* THE INPUT:
<file path="config.mk">
export PLATFORM = sky130hd
export DESIGN_NAME = leb128_stream_unpack
export DESIGN_NICKNAME = d
export VERILOG_FILES = /design/src/rtl/leb128_stream_unpack.sv
export SDC_FILE = /design/constraint.sdc
export NUM_CORES = 1
export LEC_CHECK = 0
export CAP_MARGIN = 15
export CORE_MARGIN = 2
export CORE_UTILIZATION = 45
export DETAILED_ROUTE_END_ITERATION = 7
export PLACE_DENSITY = 0.63
export SLEW_MARGIN = 25
export SYNTH_ARGS = -nofsm -noshare
export SYNTH_HDL_FRONTEND = slang
export SYNTH_HIERARCHICAL = 1
export SYNTH_SLANG_ARGS = --single-unit
</file>
<file path="constraint.sdc">
create_clock -name clk -period 5.8 [get_ports clk]
set_input_delay 0.58 -clock clk [delete_from_list [all_inputs] [get_ports clk]]
set_output_delay 0.58 -clock clk [all_outputs]
set_load 0.01 [all_outputs]
</file>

* INSTRUCTIONS FOR THE TASK:
Up to and including the line that contains "export CORE_UTILIZATION = 45", restate word for word every line of the entries, starting from the first.

* WRITTEN RESPONSE:
<file path="config.mk">
export PLATFORM = sky130hd
export DESIGN_NAME = leb128_stream_unpack
export DESIGN_NICKNAME = d
export VERILOG_FILES = /design/src/rtl/leb128_stream_unpack.sv
export SDC_FILE = /design/constraint.sdc
export NUM_CORES = 1
export LEC_CHECK = 0
export CAP_MARGIN = 15
export CORE_MARGIN = 2
export CORE_UTILIZATION = 45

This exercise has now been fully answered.